(Recorded data begins)

==> config.mk <==
export PLATFORM = sky130hd
export DESIGN_NAME = cga_vram_arbiter_flat
export DESIGN_NICKNAME = d
export VERILOG_FILES = /design/src/rtl/cga_vram_arbiter_if.sv /design/src/rtl/cga_vram_arbiter.sv /design/src/flat_wrapper.sv
export SDC_FILE = /design/constraint.sdc
export NUM_CORES = 1
export LEC_CHECK = 0
export ABC_AREA = 1
export CAP_MARGIN = 20
export CORE_MARGIN = 2
export CORE_UTILIZATION = 30
export CTS_CLUSTER_SIZE = 12
export DETAILED_ROUTE_END_ITERATION = 10
export GPL_ROUTABILITY_DRIVEN = 0
export HOLD_SLACK_MARGIN = 0.03
export PLACE_DENSITY = 0.67
export SYNTH_ARGS = -nofsm -noshare
export SYNTH_HDL_FRONTEND = slang
export SYNTH_SLANG_ARGS = --single-unit
==> constraint.sdc <==
create_clock -name clk -period 1.5 [get_ports clk]
set_clock_uncertainty 0.05 [all_clocks]
set_input_delay 0.3 -clock clk [delete_from_list [all_inputs] [get_ports clk]]
set_output_delay 0.3 -clock clk [all_outputs]
set_load 0.1 [all_outputs]
==> src/rtl/cga_vram_arbiter_if.sv <==
// Bus bundle between the CGA VRAM arbiter, its CPU/pixel requesters and the VRAM.
// slave = arbiter side, master = requesters plus memory side.
interface cga_vram_arbiter_if #(
  parameter int AW = 14
);
  logic          cpu_req;
  logic          cpu_we;
  logic [18:0]   cpu_addr;
  logic [7:0]    cpu_din;
  logic [7:0]    cpu_dout;
  logic          cpu_ack;
  logic          cpu_busy;
  logic          pix_req;
  logic [18:0]   pix_addr;
  logic          pix_gnt;
  logic          pix_valid;
  logic [7:0]    pix_data;
  logic [AW-1:0] mem_addr;
  logic          mem_we;
  logic [7:0]    mem_din;
  logic [7:0]    mem_dout;

  modport slave (
    input  cpu_req, cpu_we, cpu_addr, cpu_din, pix_req, pix_addr, mem_dout,
    output cpu_dout, cpu_ack, cpu_busy, pix_gnt, pix_valid, pix_data,
           mem_addr, mem_we, mem_din
  );

  modport master (
    output cpu_req, cpu_we, cpu_addr, cpu_din, pix_req, pix_addr, mem_dout,
    input  cpu_dout, cpu_ack, cpu_busy, pix_gnt, pix_valid, pix_data,
           mem_addr, mem_we, mem_din
  );
endinterface

==> src/rtl/cga_vram_arbiter.sv <==
// Single-port VRAM arbiter: pixel fetch has priority, a pending CPU access is
// forced through after MAX_WAIT consecutive pixel wins.
module cga_vram_arbiter #(
  parameter int MAX_WAIT = 7,
  parameter int AW       = 14
) (
  input  logic             clk,
  input  logic             reset_n,
  cga_vram_arbiter_if.slave bus
);
  localparam int            WW   = (MAX_WAIT < 1) ? 1 : $clog2(MAX_WAIT + 1);
  localparam logic [WW-1:0] WMAX = WW'(MAX_WAIT);

  typedef enum logic [1:0] {S_IDLE, S_PEND, S_RDWAIT, S_ACK} state_t;

  state_t        r_state, w_state_nxt;
  logic          r_buf_we;
  logic [AW-1:0] r_buf_addr;
  logic [7:0]    r_buf_din;
  logic [WW-1:0] r_wait_cnt;
  logic          r_pix_vld_p1;
  logic          r_cpu_rd_p1;
  logic          r_pix_vld_p2;
  logic [7:0]    r_pix_data_p2;
  logic [7:0]    r_cpu_dout_p2;
  logic          w_pix_issue;
  logic          w_cpu_issue;
  logic          w_unused;

  assign w_unused = &{1'b0, bus.cpu_addr[18:AW], bus.pix_addr[18:AW]};

  always_comb begin
    w_pix_issue = bus.pix_req && (r_wait_cnt < WMAX);
    w_cpu_issue = !w_pix_issue && (r_state == S_PEND);
    w_state_nxt = r_state;
    case (r_state)
      S_IDLE:   if (bus.cpu_req) w_state_nxt = S_PEND;
      S_PEND:   if (w_cpu_issue) w_state_nxt = r_buf_we ? S_ACK : S_RDWAIT;
      S_RDWAIT: w_state_nxt = S_ACK;
      S_ACK:    w_state_nxt = S_IDLE;
      default:  w_state_nxt = S_IDLE;
    endcase
  end

  // Issue stage: one VRAM access per cycle, address bus idles at zero.
  assign bus.pix_gnt  = w_pix_issue;
  assign bus.mem_addr = w_pix_issue ? bus.pix_addr[AW-1:0] :
                        w_cpu_issue ? r_buf_addr : '0;
  assign bus.mem_we   = w_cpu_issue && r_buf_we;
  assign bus.mem_din  = (w_cpu_issue && r_buf_we) ? r_buf_din : '0;
  assign bus.cpu_busy = (r_state == S_PEND) || (r_state == S_RDWAIT);
  assign bus.cpu_ack  = (r_state == S_ACK);
  assign bus.cpu_dout = r_cpu_dout_p2;
  assign bus.pix_valid = r_pix_vld_p2;
  assign bus.pix_data  = r_pix_data_p2;

  always_ff @(posedge clk) begin
    if (!reset_n) begin
      r_state       <= S_IDLE;
      r_wait_cnt    <= '0;
      r_pix_vld_p1  <= 1'b0;
      r_cpu_rd_p1   <= 1'b0;
      r_pix_vld_p2  <= 1'b0;
      r_pix_data_p2 <= '0;
      r_cpu_dout_p2 <= '0;
    end else begin
      r_state <= w_state_nxt;
      if (w_cpu_issue)
        r_wait_cnt <= '0;
      else if ((r_state == S_PEND) && w_pix_issue)
        r_wait_cnt <= r_wait_cnt + 1'b1;
      // Stage p1: owner tag of the access issued last cycle; mem_dout now holds its data.
      r_pix_vld_p1 <= w_pix_issue;
      r_cpu_rd_p1  <= w_cpu_issue && !r_buf_we;
      // Stage p2: returned data steered to its owner.
      r_pix_vld_p2 <= r_pix_vld_p1;
      if (r_pix_vld_p1) r_pix_data_p2 <= bus.mem_dout;
      if (r_cpu_rd_p1)  r_cpu_dout_p2 <= bus.mem_dout;
    end
  end

  always_ff @(posedge clk) begin
    if ((r_state == S_IDLE) && bus.cpu_req) begin
      r_buf_we   <= bus.cpu_we;
      r_buf_addr <= bus.cpu_addr[AW-1:0];
      r_buf_din  <= bus.cpu_din;
    end
  end
endmodule
==> src/flat_wrapper.sv <==
// flat-port wrapper written by rule: the top's interface ports become plain ports
module cga_vram_arbiter_flat 
#(
  parameter int MAX_WAIT = 7,
  parameter int AW       = 14
)
  (clk, reset_n, bus_cpu_req, bus_cpu_we, bus_cpu_addr, bus_cpu_din, bus_pix_req, bus_pix_addr, bus_mem_dout, bus_cpu_dout, bus_cpu_ack, bus_cpu_busy, bus_pix_gnt, bus_pix_valid, bus_pix_data, bus_mem_addr, bus_mem_we, bus_mem_din);
  cga_vram_arbiter_if #(.AW(AW)) bus_i ();
  input  logic clk;
  input  logic reset_n;
  input wire logic [$bits(bus_i.cpu_req)-1:0] bus_cpu_req;
  input wire logic [$bits(bus_i.cpu_we)-1:0] bus_cpu_we;
  input wire logic [$bits(bus_i.cpu_addr)-1:0] bus_cpu_addr;
  input wire logic [$bits(bus_i.cpu_din)-1:0] bus_cpu_din;
  input wire logic [$bits(bus_i.pix_req)-1:0] bus_pix_req;
  input wire logic [$bits(bus_i.pix_addr)-1:0] bus_pix_addr;
  input wire logic [$bits(bus_i.mem_dout)-1:0] bus_mem_dout;
  output wire logic [$bits(bus_i.cpu_dout)-1:0] bus_cpu_dout;
  output wire logic [$bits(bus_i.cpu_ack)-1:0] bus_cpu_ack;
  output wire logic [$bits(bus_i.cpu_busy)-1:0] bus_cpu_busy;
  output wire logic [$bits(bus_i.pix_gnt)-1:0] bus_pix_gnt;
  output wire logic [$bits(bus_i.pix_valid)-1:0] bus_pix_valid;
  output wire logic [$bits(bus_i.pix_data)-1:0] bus_pix_data;
  output wire logic [$bits(bus_i.mem_addr)-1:0] bus_mem_addr;
  output wire logic [$bits(bus_i.mem_we)-1:0] bus_mem_we;
  output wire logic [$bits(bus_i.mem_din)-1:0] bus_mem_din;
  assign bus_i.cpu_req = bus_cpu_req;
  assign bus_i.cpu_we = bus_cpu_we;
  assign bus_i.cpu_addr = bus_cpu_addr;
  assign bus_i.cpu_din = bus_cpu_din;
  assign bus_i.pix_req = bus_pix_req;
  assign bus_i.pix_addr = bus_pix_addr;
  assign bus_i.mem_dout = bus_mem_dout;
  assign bus_cpu_dout = bus_i.cpu_dout;
  assign bus_cpu_ack = bus_i.cpu_ack;
  assign bus_cpu_busy = bus_i.cpu_busy;
  assign bus_pix_gnt = bus_i.pix_gnt;
  assign bus_pix_valid = bus_i.pix_valid;
  assign bus_pix_data = bus_i.pix_data;
  assign bus_mem_addr = bus_i.mem_addr;
  assign bus_mem_we = bus_i.mem_we;
  assign bus_mem_din = bus_i.mem_din;
  cga_vram_arbiter #(.MAX_WAIT(MAX_WAIT), .AW(AW)) u_core (.clk(clk), .reset_n(reset_n), .bus(bus_i));
endmodule
==> metrics.txt, run 1 <==
Synth Area per Inst 9.05 µm²; mapped cell area 0.00192 mm²; port bufs 91; Die ar. 0.00705 mm²; synth warn 0; # setup viols final 25; Max Cap Viol 0; CTS tree yes; Post-Route WL 5.51 mm; Syn Nets 276; Synth Area in XOR/XNOR 0.00913; Hold Slack 0.481 ns; final net count 396; filler cell count in the final layout 481; Via Count 1825; initial antenna violation count 0; I/O Pins 102; router iterations before antenna repair 4; die height 84.0 µm; Max rail drop VDD 0.000860 V; 1st-iter DRT viols 68; DP HPWL 4.13 mm; Synth Area in Compound Gates 0.0528; critical path's largest stage delay 0.36 ns; total grt overflow 0; RSZ-0062 raised after global routing yes; worst path arrival time 1.50 ns; worst min path class reg -> reg; area grow syn2layout 112%; DRC Markers 0; WL/cell 13.4 µm; utilization after layout 0.648; fin crit share 1.23; cell depth of the worst setup path 7; relative max-transition margin 0.809; root buf cell clkbuf_8; adder-cell share of the synthesized area 0.0326; crit end category primary output; Die W 84.0 µm; worst hold path stage count 1; mux share of post-synthesis cell area 0; post-synthesis sequential area ratio 0.611; clock sinks 47; Clk Latency, worst-skew pair 0.29 ns; failing checks setup timing; worst reg-to-reg path cell count 10; Site Rows 29; Slew Viols, Final 0; Leakage 1.66 nW; CP Class reg -> out; CP top delay family simple AND/OR/NAND/NOR gates; crit start category flip-flop; final worst setup slack -0.349 ns; Slowest-stage cell, CP dfxtp_2; ratio of cells with drive above 1 in the final layout 0.417; via/cell ratio 4.45; unique cell type count in the Yosys netlist 21; Worst-Margin Slew 0.287 ns; Routed Antenna Nets 0; Initial Utilization 0.306; fmax 541 MHz; # H-tree levels 2; first-pass GRT wire length 9.03 mm; ant diodes 0; largest net degree at the start of global routing 24; Num CTS Buffers 5; largest family of logic cells by synthesized area simple AND/OR/NAND/NOR gates; Synth Register Bits 47; register area 0.00118 mm²; Fin. Hold Viols 0; status finished with violations; crit-path cells nand3_4 -> nand2_4 -> inv_8 -> nor2_4 -> inv_6 -> nor2_4 -> buf_12; cts hold-fix bufs 0; power density over cell area 1350 mW/mm²; Worst Path Max Fanout 8; Clock Pin Slew Worst Setup and Hold Paths 0.08 ns; Cells after Synth 212; CTS Buffer Depth 2; core area 0.00628 mm²; simple-gate share of the synthesized area 0.234; WP buf/inv 3; vias in the first global route 1855; post-route minimum period 1.85 ns; GRT Total Usage 0.162; area of the multi-input gates 996 µm²; Critical Path RT 1.15 ns; total power 0.00551 W; cell mode on critical path nor2_4
-- where the power goes --
part	leakage [nW]	internal [W]	total, W	switching (W)
logic	1.20	0.00119	0.00306	0.00187
clock network	0.0426	0.000321	0.000724	0.000403
registers	0.416	0.00160	0.00172	0.000122
-- synthesized netlist by cell type (all sizes together) --
library cell   n  area share
nand2         55        0.11
nor3           1      0.0026
edfxtp        23        0.36
buf            5       0.017
a21oi          3      0.0078
nand3          5       0.018
a31oi          1      0.0033
clkinv         1      0.0026
dfxtp         24        0.25
o21ai         16       0.042
ha             5       0.033
nor2          50        0.10
inv           21       0.041
xnor2          2      0.0091
-- final timing paths --
path,from,end,slack (ns)
setup / recovery,u_core.r_wait_cnt[2]$_SDFFE_PP0P_,bus_mem_din[0],-0.35
hold / removal,u_core.r_buf_we$_DFFE_PP_,u_core.r_cpu_rd_p1$_SDFF_PN0_,0.48
setup reg to reg,u_core.r_state[0]$_SDFFE_PN0P_,u_core.r_state[0]$_SDFFE_PN0P_,0.15
hold reg to reg,u_core.r_buf_we$_DFFE_PP_,u_core.r_cpu_rd_p1$_SDFF_PN0_,0.48
-- routing by layer --
metal,vias up,GRT usage,share of wire
met4,0,0.0484,0.012
li1,907,-,-
met5,-,0,0
met2,78,0.272,0.48
met1,831,0.182,0.41
met3,9,0.0772,0.10
-- final cells by class --
cell class / count / share of cell area
well taps: 77 / 0.0237
repair buffers: 118 / 0.394
clock buffers: 6 / 0.0178
multi-input cells: 138 / 0.245
clock inverters: 2 / 0.00215
flip-flops and latches: 47 / 0.290
inverters: 22 / 0.0274
-- cell usage in the layout (no fill, tap or decap), types with 4 or more instances in the layout --
master / instances
nand2_8: 10
buf_6: 4
dfxtp_2: 4
nand2_4: 7
nor2_4: 9
o21ai_0: 16
nor2_1: 41
clkdlybuf4s50_1: 47
edfxtp_1: 23
clkbuf_8: 5
nand2_2: 21
buf_4: 20
inv_1: 16
dfxtp_1: 19
buf_12: 45
nand2_1: 17
-- per-stage QoR --
| stage | TNS, ns | instance area (µm²) | setup WS [ns] | std cells |
|---|---|---|---|---|
| 3_3_place_gp | -9.10 | 3770 | -0.436 | 393 |
| 5_1_grt | -8.88 | 4070 | -0.413 | 410 |
| 6_report | -7.25 | 4070 | -0.349 | 410 |
| 3_5_place_dp | -9.22 | 3770 | -0.457 | 393 |
| 2_1_floorplan | -6.45 | 2210 | -0.719 | 212 |
| 4_1_cts | -7.71 | 4010 | -0.363 | 406 |
-- kinds of logic (layout without fill, tap and decap cells) --
group                    Yosys count  in the layout
adder cells (fa/ha/maj)            5              5
flip-flops                        47             47
AND/OR/NAND/NOR                  111            111
buffers and inverters             27            148
AO/OA/AOI/OAI                     20             20
XOR/XNOR                           2              2
-- worst register-to-register path, cell delays in order, from the launching register on --
cell,delay (ns)
dfxtp_4,0.37
buf_6,0.12
inv_6,0.04
buf_4,0.12
ha_1,0.19
inv_1,0.06
nand2_1,0.06
nor2_1,0.08
nand3_1,0.07
nand2_1,0.06
nor2_1,0.03
-- repair_timing --
action	CTS	global route
cloned	1	0
endpoints found under the hold margin	0	0
gates resized for setup	33	9
buffers inserted	4	5
endpoints found under the setup margin	26	26
pin swaps	2	2
-- flip-flops by register name (all words and copies together), names as in the netlist --
register	count
u_core.r_buf_addr	14
u_core.r_pix_vld_p1	1
u_core.r_cpu_rd_p1	1
u_core.r_wait_cnt	3
u_core.r_buf_din	8
u_core.bus.pix_data	8
u_core.r_state	2
u_core.bus.pix_valid	1
u_core.bus.cpu_dout	8
u_core.r_buf_we	1
(Power assumes the default switching activity.)
==> run 2, diff against run 1 <==
--- a/config.mk
+++ b/config.mk
@@ -6,9 +6,11 @@
 export NUM_CORES = 1
 export LEC_CHECK = 0
 export ABC_AREA = 1
+export ABC_CLOCK_PERIOD_IN_PS = 1500
 export CAP_MARGIN = 20
 export CORE_MARGIN = 2
 export CORE_UTILIZATION = 30
+export CTS_CLUSTER_DIAMETER = 50
 export CTS_CLUSTER_SIZE = 12
 export DETAILED_ROUTE_END_ITERATION = 10
 export GPL_ROUTABILITY_DRIVEN = 0
==> results of run 2 <==
Final layout, timing and power as in run 1 (identical DEF).
==> run 3, diff against run 2 <==
--- a/config.mk
+++ b/config.mk
@@ -16,6 +16,7 @@
 export GPL_ROUTABILITY_DRIVEN = 0
 export HOLD_SLACK_MARGIN = 0.03
 export PLACE_DENSITY = 0.67
+export SLEW_MARGIN = 20
 export SYNTH_ARGS = -nofsm -noshare
 export SYNTH_HDL_FRONTEND = slang
 export SYNTH_SLANG_ARGS = --single-unit
==> results of run 3 <==
Final layout, timing and power as in run 1 (identical DEF).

(Recorded data ends)

Start with the line above that contains "std cells |" and stop after the line that contains "buffers and inverters". Output those lines exactly, and only those.

| stage | TNS, ns | instance area (µm²) | setup WS [ns] | std cells |
|---|---|---|---|---|
| 3_3_place_gp | -9.10 | 3770 | -0.436 | 393 |
| 5_1_grt | -8.88 | 4070 | -0.413 | 410 |
| 6_report | -7.25 | 4070 | -0.349 | 410 |
| 3_5_place_dp | -9.22 | 3770 | -0.457 | 393 |
| 2_1_floorplan | -6.45 | 2210 | -0.719 | 212 |
| 4_1_cts | -7.71 | 4010 | -0.363 | 406 |
-- kinds of logic (layout without fill, tap and decap cells) --
group                    Yosys count  in the layout
adder cells (fa/ha/maj)            5              5
flip-flops                        47             47
AND/OR/NAND/NOR                  111            111
buffers and inverters             27            148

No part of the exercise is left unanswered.